The Sun also periodically releases enormous bursts of plasma called coronal mass ejections (CMEs), which can cause much more intense auroral displays when they reach Earth 1–3 days after the eruption.
Source: NASA — The Sun
Earth’s Magnetic Field — The Deflector
Earth is protected from the constant bombardment of the solar wind by its magnetosphere — a vast magnetic bubble generated by the movement of liquid iron in Earth’s outer core. Most solar wind particles are deflected around Earth by the magnetosphere.
But at the polar regions, Earth’s magnetic field lines converge and dip toward the surface. Here, charged particles can spiral down along the field lines and enter the upper atmosphere — concentrated in oval-shaped regions around the magnetic poles called auroral ovals.
The Light Show: Atmospheric Collisions
When the incoming charged particles collide with gas molecules in the upper atmosphere (at altitudes of 100–300 kilometres), they excite the atoms — transferring energy that causes electrons to jump to higher energy levels. When those electrons drop back to their ground state, they release that energy as photons of light.
Different gases at different altitudes produce different colours:
- Green (most common): Oxygen at ~100–150km altitude
- Red (rarer, high altitude): Oxygen at ~200–300km altitude
- Blue and purple: Nitrogen molecules
- Pink/magenta: A mix of nitrogen blue and oxygen green at lower altitudes
The Solar Cycle and Solar Maximum
The Sun’s activity follows an approximately 11-year cycle, swinging between solar minimum (fewer sunspots and CMEs) and solar maximum (intense activity).
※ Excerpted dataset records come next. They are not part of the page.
`config.mk`:
```
export PLATFORM = sky130hd
export DESIGN_NAME = alu_cmd_issuer
export DESIGN_NICKNAME = d
export VERILOG_FILES = /design/src/rtl/alu_pkg.sv /design/src/rtl/alu_regfile.sv /design/src/rtl/alu_cmd_issuer.sv
export SDC_FILE = /design/constraint.sdc
export NUM_CORES = 1
export LEC_CHECK = 0
export ABC_AREA = 1
export CORE_UTILIZATION = 52
export DETAILED_ROUTE_END_ITERATION = 6
export HOLD_SLACK_MARGIN = 0.1
export PLACE_DENSITY = 0.8
export SETUP_SLACK_MARGIN = 0.15
export SLEW_MARGIN = 20
export SYNTH_ARGS = -nofsm -noshare
export SYNTH_HDL_FRONTEND = slang
export SYNTH_HIERARCHICAL = 1
export SYNTH_SLANG_ARGS = --single-unit
export TNS_END_PERCENT = 50
```
`constraint.sdc`:
```
create_clock -name clk -period 1.6 [get_ports clk]
set_input_delay 0.32 -clock clk [delete_from_list [all_inputs] [get_ports clk]]
set_output_delay 0.32 -clock clk [all_outputs]
set_load 0.01 [all_outputs]
```
`src/rtl/alu_pkg.sv`:
```
// Shared definitions for the ALU command issuer: data width, opcode map and FSM states.
package alu_pkg;

    localparam int DATA_W = 8;

    localparam logic [2:0] OP_ADD  = 3'b000;
    localparam logic [2:0] OP_SUB  = 3'b001;
    localparam logic [2:0] OP_AND  = 3'b010;
    localparam logic [2:0] OP_OR   = 3'b011;
    localparam logic [2:0] OP_XOR  = 3'b100;
    localparam logic [2:0] OP_GT   = 3'b101;
    localparam logic [2:0] OP_SHLA = 3'b110;
    localparam logic [2:0] OP_SHLB = 3'b111;

    typedef enum logic [1:0] {
        IDLE = 2'd0,
        EXEC = 2'd1,
        RESP = 2'd2
    } state_t;

    // Only add and subtract produce a meaningful carry / no-borrow.
    function automatic logic op_has_carry(input logic [2:0] op);
        return (op == OP_ADD) || (op == OP_SUB);
    endfunction

endpackage

```
`src/rtl/alu_regfile.sv`:
```
// Operand register file: two asynchronous read ports, one write port where the
// ALU writeback takes priority over a host write to the same entry.
module alu_regfile
    import alu_pkg::*;
#(
    parameter int   DATA_W = alu_pkg::DATA_W,
    parameter int   NREGS  = 4,
    localparam int  AW     = $clog2(NREGS)
) (
    input  logic              clk,
    input  logic              rst,
    input  logic [AW-1:0]     i_rd_addr_a,
    input  logic [AW-1:0]     i_rd_addr_b,
    output logic [DATA_W-1:0] o_rd_data_a,
    output logic [DATA_W-1:0] o_rd_data_b,
    input  logic              i_wb_en,
    input  logic [AW-1:0]     i_wb_addr,
    input  logic [DATA_W-1:0] i_wb_data,
    input  logic              i_host_en,
    input  logic [AW-1:0]     i_host_addr,
    input  logic [DATA_W-1:0] i_host_data
);

    logic [DATA_W-1:0] r_regs [NREGS];

    // NOTE: the array is a handful of flops, not a RAM macro, so it can be cleared in reset.
    always_ff @(posedge clk) begin
        if (rst) begin
            for (int i = 0; i < NREGS; i++) r_regs[i] <= '0;
        end else begin
            for (int i = 0; i < NREGS; i++) begin
                if (i_wb_en && (i_wb_addr == AW'(i)))
                    r_regs[i] <= i_wb_data;
                else if (i_host_en && (i_host_addr == AW'(i)))
                    r_regs[i] <= i_host_data;
            end
        end
    end

    assign o_rd_data_a = r_regs[i_rd_addr_a];
    assign o_rd_data_b = r_regs[i_rd_addr_b];

endmodule

```
`src/rtl/alu_cmd_issuer.sv`:
```
// Initiator side of the 8-bit ALU: accepts register-addressed commands, drives the ALU,
// writes the result back and returns a response. `ALU_ISSUER_ZFLAG_EN adds rsp_zero.
module alu_cmd_issuer
    import alu_pkg::*;
#(
    parameter int   DATA_W = alu_pkg::DATA_W,
    parameter int   NREGS  = 4,
    localparam int  AW     = $clog2(NREGS)
) (
    input  logic              clk,
    input  logic              rst,
    input  logic              cmd_valid,
    output logic              cmd_ready,
    input  logic [2:0]        cmd_op,
    input  logic [AW-1:0]     cmd_rd,
    input  logic [AW-1:0]     cmd_rs1,
    input  logic [AW-1:0]     cmd_rs2,
    input  logic              wr_en,
    input  logic [AW-1:0]     wr_addr,
    input  logic [DATA_W-1:0] wr_data,
    output logic [DATA_W-1:0] alu_a,
    output logic [DATA_W-1:0] alu_b,
    output logic [2:0]        alu_opcode,
    input  logic [DATA_W-1:0] alu_result,
    input  logic              alu_cout,
    input  logic              alu_cflag,
    output logic              rsp_valid,
    input  logic              rsp_ready,
    output logic [DATA_W-1:0] rsp_data,
    output logic              rsp_carry,
`ifdef ALU_ISSUER_ZFLAG_EN
    output logic              rsp_zero,
`endif
    output logic              rsp_gt
);

    state_t            r_state, w_next_state;
    logic              w_accept, w_exec;
    logic [DATA_W-1:0] w_rs1_data, w_rs2_data;

    logic [DATA_W-1:0] r_alu_a, r_alu_b, r_rsp_data;
    logic [2:0]        r_alu_op;
    logic [AW-1:0]     r_rd;
    logic              r_rsp_carry, r_rsp_gt;

    alu_regfile #(.DATA_W(DATA_W), .NREGS(NREGS)) u_regfile (
        .clk         (clk),
        .rst         (rst),
        .i_rd_addr_a (cmd_rs1),
        .i_rd_addr_b (cmd_rs2),
        .o_rd_data_a (w_rs1_data),
        .o_rd_data_b (w_rs2_data),
        .i_wb_en     (w_exec),
        .i_wb_addr   (r_rd),
        .i_wb_data   (alu_result),
        .i_host_en   (wr_en),
        .i_host_addr (wr_addr),
        .i_host_data (wr_data)
    );

    // NOTE: sequential state uses <= so every flop samples pre-edge values.
    always_ff @(posedge clk) begin
        if (rst) r_state <= IDLE;
        else     r_state <= w_next_state;
    end

    // NOTE: every output of this block gets a default first, so no latches are inferred.
    always_comb begin
        w_next_state = r_state;
        cmd_ready    = 1'b0;
        rsp_valid    = 1'b0;
        w_accept     = 1'b0;
        w_exec       = 1'b0;
        case (r_state)
            IDLE: begin
                cmd_ready = 1'b1;
                if (cmd_valid) begin
                    w_accept     = 1'b1;
                    w_next_state = EXEC;
                end
            end
            EXEC: begin
                w_exec       = 1'b1;
                w_next_state = RESP;
            end
            RESP: begin
                rsp_valid = 1'b1;
                if (rsp_ready) w_next_state = IDLE;
            end
            default: w_next_state = IDLE;
        endcase
    end

    always_ff @(posedge clk) begin
        if (rst) begin
            r_alu_a     <= '0;
            r_alu_b     <= '0;
            r_alu_op    <= '0;
            r_rd        <= '0;
            r_rsp_data  <= '0;
            r_rsp_carry <= 1'b0;
            r_rsp_gt    <= 1'b0;
        end else begin
            if (w_accept) begin
                r_alu_a  <= w_rs1_data;
                r_alu_b  <= w_rs2_data;
                r_alu_op <= cmd_op;
                r_rd     <= cmd_rd;
            end
            if (w_exec) begin
                r_rsp_data  <= alu_result;
                r_rsp_carry <= op_has_carry(r_alu_op) & alu_cout;
                r_rsp_gt    <= alu_cflag;
            end
        end
    end

`ifdef ALU_ISSUER_ZFLAG_EN
    logic r_rsp_zero;

    always_ff @(posedge clk) begin
        if (rst)         r_rsp_zero <= 1'b0;
        else if (w_exec) r_rsp_zero <= (alu_result == '0);
    end

    assign rsp_zero = r_rsp_zero;
`endif

    assign alu_a      = r_alu_a;
    assign alu_b      = r_alu_b;
    assign alu_opcode = r_alu_op;
    assign rsp_data   = r_rsp_data;
    assign rsp_carry  = r_rsp_carry;
    assign rsp_gt     = r_rsp_gt;

endmodule

```
# After elaboration in Yosys (flattened, before gate mapping)
# Memories as Yosys holds them, arrays and structs flattened. A register that Yosys moved wholly into a read port is not among the register bits.
# Index checks and enable logic that the tools add are counted.
totals:
  mem_bits_ro: 0
  output_inout_bits: 31
  register_bits: 17
  latchBits: 0
  n_memories: 1
  ram_bits: 32
  input_bits: 34
op_classes:
  mul: 0
  div_mod_pow: 0
  eq_ne: 11
  n_reduce_logical: 14
  addsub: 0
  mux: 46
  shift: 0
  bitwise_logic: 9
  order_cmp: 0
mem_list:
  columns: ["memory", "words", "width", "rd", "rd_ports_with_merged_regs", "write_ports", "line", "text"]
  rows:
  - ["u_regfile.r_regs", 4, 8, 2, 2, 4, "alu_regfile.sv:24", "logic [DATA_W-1:0] r_regs [NREGS];"]
ops:
  columns: ["operator", "count"]
  rows:
  - ["2-to-1 mux 8 bit", 8]
  - ["2-to-1 mux 1 bit", 35]
  - ["== test 2 bit, second input constant", 5]
  - ["logical AND 1 bit", 8]
  - ["bitwise OR 1 bit", 8]
  - ["== test 2 x 1 -> 1 bit, second input constant", 3]
  - ["logical NOT 2 bit", 3]
  - ["case mux 2 bit (3 select lines)", 1]
  - ["2-to-1 mux 2 bit", 2]
  - ["!= test 2 bit, second input constant", 2]
  - ["== test 3 x 1 -> 1 bit, second input constant", 1]
  - ["logical NOT 3 bit", 1]
  - ["AND reduction 2 bit", 1]
  - ["bitwise AND 1 bit", 1]
  - ["logical OR 1 bit", 1]

# Logic depth before layout (Yosys ltp)
depth:
  ltp_word: 8
  depth_mapped: 9

# Modules after synthesis
# The synthesis kept the hierarchy.
modules_own_cells:
  columns: ["mod", "area_each_um2", "cells_per_inst", "seq_area_each_um2", "instances"]
  rows:
  - ["alu_regfile", 2115.8, 299, 960.9, 1]
  - ["alu_cmd_issuer", 1392.6, 195, 660.6, 1]

# Worst setup path after synthesis
# No wires, ideal clock.
synth_timing:
  kind: "reg2reg"
  from: "reg r_state[0]"
  to: "mem u_regfile.r_regs[2][0], enable pin"
  required_ns: 1.263
  path_slack_ns: 0.242
  arrival_ns: 1.021
  setup_ns: 0.337
  n_path_buf: 0
  path_stages_with_launch: 5
  cell_sequence: "dfxtp_1 -> nand2_2 -> inv_2 -> nand3_1 -> nand3_1"
synth_lines:
  columns: ["item", "line", "text"]
  rows:
  - ["from (decl)", "alu_cmd_issuer.sv:37", "state_t r_state, w_next_state;"]
  - ["from (signal assigned)", "alu_cmd_issuer.sv:64", "else r_state <= w_next_state;"]
  - ["to (decl)", "alu_regfile.sv:24", null]

==> run metrics <==
status complete, but fails checks; failing checks DRC; busiest grt layer met2; fin nets between 600 and 700; Multi-input gate area about 1700 sq um; clk_lat worst skew 0.34 ns; Ys Warns 6; Final setup viols 0; Hold WS around 0.47 ns; max frequency 649 MHz; worst r2r src r_state[1]$_SDFFE_PP0P_; share of post-route cells with drive strength above 1 0.141; largest family of logic cells by synthesized area simple AND/OR/NAND/NOR gates; WP buf/inv 3; reg2reg path depth 8; Seq/Total Area, Yosys 0.462; Hold Crit Start alu_a[1]$_SDFFE_PP0P_; Max VDD drop ~0.52 mV; number of cells on the critical path 6; synthesis-to-layout area growth 34.6%; GPL Wtd Cong between 1 and 1.5; M3 GR Usage 0.0433; Adder-Cell Fraction of Synth Area 0; I/O pins between 60 and 70; Antenna Violating Nets Remaining 0; Die Span Y ~84 um; total vias in the final route 3,582; pins over their slew limit 0; slowest stage delay, CP approximately 0.6 ns; Leakage Power about 2.1 nW; htree depth 3; Avg Synthesized Cell Area 7.10 sq um; CP Data Arrival Time approximately 1.6 ns; Final period util 0.963; slowest library cell on the worst path clkdlybuf4s50_1; GR Util met1 0.345; min-delay worst type reg -> reg; initial antenna violation count 0; post-synthesis sequential element count 65; Fin Clk Skew around 0.0096 ns; Largest delay share family, worst path buffers and inverters; placed cell area 4380 sq um; CTS max path bufs 2; WL per Instance roughly 14 um; CTS root buf clkbuf_8; Congestion Overflow GR 0; Synth Area in Simple Gates 0.310; critical-path cell list clkdlybuf4s50_1 -> inv_1 -> nor2_2 -> nand2_1 -> nand3_1 -> buf_12; TritonRoute pass-1 iters 7; largest net degree at the start of global routing 44; RSZ-0062 raised after global routing yes; Finished Cell Area between 4000 and 5000 sq um; vias in the first global route 2,997; worst-margin pin slew just under 0.4 ns; vias per cell between 5 and 6; CTS sink count 65; Compound-Gate Fraction of Synth Area 0.133; met2 Use GR 0.393; initial DRC count approximately 290; Mapped Area 3510 sq um; Reg area around 1600 sq um; Rel. slew slack 0.741; mux cell area share after synthesis 0; Rows 29; Tmin final 1.54 ns; Routed WL 9280 um; CTS Buf Count 9; Die X around 84 um; crit end category flip-flop; DRC viols 12; Ant. Diodes 0; Initial Util 0.546; Power Density 880 nW/um^2; XOR/XNOR Fraction of Synth Area 0; dpl hpwl 6430 um; core area about 6400 sq um; MaxCap Viol Count 0; GRT Total Usage 0.255; most frequent cells in the layout nor2_1 (107), nand2_1 (94), o21ai_0 (50), inv_1 (44); worst-path fanout max 8; TritonCTS clock tree built; Synth Net Count 528; most common cell after layout, fill and taps aside nor2_1; type of origin of the critical path input pin; Clk pin slew, worst setup/hold paths ~0.070 ns; die area between 7000 and 8000 sq um; crit path kind in -> reg; Final Hold Viols 0; I/O Buffers between 60 and 70; Mapped Cells slightly below 500; # fillers between 500 and 600; CP required 1.65 ns; Crit. Startpoint wr_addr[0]; first-pass GRT wire length roughly 14,000 um; Hold Path Depth 2; Cell variety after synth 21
==> worst paths after layout <==
| check | to | slack, ns |
|---|---|---|
| setup / recovery | u_regfile/r_regs[1][7]$_SDFFCE_PN0P_ | 0.06 |
| hold / removal | alu_a[1]$_SDFFE_PP0P_ | 0.47 |
| setup reg to reg | u_regfile/r_regs[0][3]$_SDFFCE_PN0P_ | 0.20 |
| hold reg to reg | alu_a[1]$_SDFFE_PP0P_ | 0.47 |
==> tightest hold or removal path, stage by stage, from the launching register on <==
cell     delay (ns)
dfxtp_1        0.32
a21oi_1        0.04
nor2_1         0.08
==> cell families after synthesis <==
family | Yosys count
buf+inv | 74
compound gates | 92
flops | 65
simple gates | 263
==> repair_timing <==
item                       in CTS  in global routing
hold buffers                    0                  0
buffers inserted                1                  1
setup endpoints to repair      65                 80
pin swaps                       1                  3
gates cloned                    0                  4
gates resized for setup        25                 48
==> flip-flops by register name, indices dropped and copies added, names as in the netlist <==
name              cells
u_regfile/r_regs     32
alu_a                 8
alu_b                 8
rsp_data              8
alu_opcode            3
r_rd                  2
r_state               2
rsp_carry             1
rsp_gt                1
==> report_power, final <==
group	total (mW)	internal, mW	switching (mW)
clock	1.33	0.759	0.575
sequential	1.96	1.89	0.0747
combinational	0.858	0.376	0.482
==> cell usage after synthesis <==
cell type / number / area, sq um
buf_6: 6 / 67.6
o22ai_1: 4 / 25.0
buf_4: 1 / 7.51
o21ai_1: 3 / 15.0
nand4_1: 9 / 56.3
edfxtp_1: 32 / 961
nand3_1: 30 / 150
nand2_1: 97 / 364
nand3_2: 2 / 20.0
clkbuf_1: 8 / 30.0
nor2_1: 118 / 443
o21ai_0: 50 / 250
buf_2: 5 / 25.0
a21oi_1: 35 / 175
buf_1: 2 / 7.51
clkbuf_2: 1 / 5.00
nor2_4: 2 / 22.5
inv_1: 49 / 184
nand2_2: 5 / 31.3
dfxtp_1: 33 / 661
inv_2: 2 / 7.51
==> through the flow <==
step | utilization | TNS [ns] | power [mW] | cells | setup slack (ns)
CTS | 0.709 | 0 | 4.12 | 654 | 0.0582
finish | 0.735 | 0 | 4.16 | 659 | 0.0598
detailed placement | 0.682 | -12.85 | 2.83 | 637 | -0.274
global placement | 0.682 | -12.41 | 2.82 | 637 | -0.308
floorplan | - | 0 | 2.44 | 494 | 0.242
global route | 0.735 | 0 | 4.35 | 659 | 0.0167
==> area by class of cell <==
type	instances	area share
Timing Repair Buffer	91	0.196
Clock inverter	3	0.00848
Timing Repair inverter	4	0.00636
Sequential cell	65	0.344
Clock buffer	13	0.0315
Multi-Input combinational cell	355	0.349
Inverter	51	0.0432
Tap cell	77	0.0204
==> per-layer routing <==
| metal | vias to the layer above | routed length, um |
|---|---|---|
| li1 | 1768 | - |
| met1 | 1575 | 3950 |
| met2 | 208 | 4230 |
| met3 | 31 | 790 |
| met4 | 0 | 312 |
| met5 | - | 0 |
Power figures use the tool's default switching activity.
We are currently in Solar Cycle 25, which reached its predicted maximum around 2024–2025 — meaning auroral activity has been elevated, with displays visible much further from the poles than usual.
In May 2024, a powerful geomagnetic storm (G5 — the strongest in 20 years) produced northern lights visible as far south as Florida, Texas, and southern Europe.
Source: NOAA Space Weather Prediction Center
The Southern Lights
The same phenomenon occurs at the South Pole — the aurora australis, or southern lights. They are equally spectacular but less visited simply because the land mass around the South Pole (Antarctica) is far less accessible than the inhabited Arctic regions.
Where and When to See the Northern Lights
The best locations are within or near the auroral oval: northern Norway (Tromsø), Iceland, northern Finland, Alaska, northern Canada, and Siberia. The further north (or south), the more frequently they appear.
Key conditions:
- Dark skies: New moon periods, away from light pollution
- Clear skies: Clouds block the view
- Solar activity: Check the Space Weather Live Kp index — Kp 5+ usually means visible auroras at mid-latitudes
- Time of year: Around the equinoxes (March and September) tend to produce more geomagnetic activity
Can Auroras Be Predicted?
Yes — with increasing accuracy. NOAA’s Space Weather Prediction Center issues aurora forecasts based on solar wind data from the DSCOVR satellite, positioned at the L1 Lagrange point between Earth and Sun. It gives roughly 15–60 minutes advance warning of incoming solar wind conditions. Apps like SpaceWeatherLive and Aurora Alert use this data to send real-time notifications.
The northern lights are not magic — but knowing the science does not make standing beneath them any less awe-inspiring.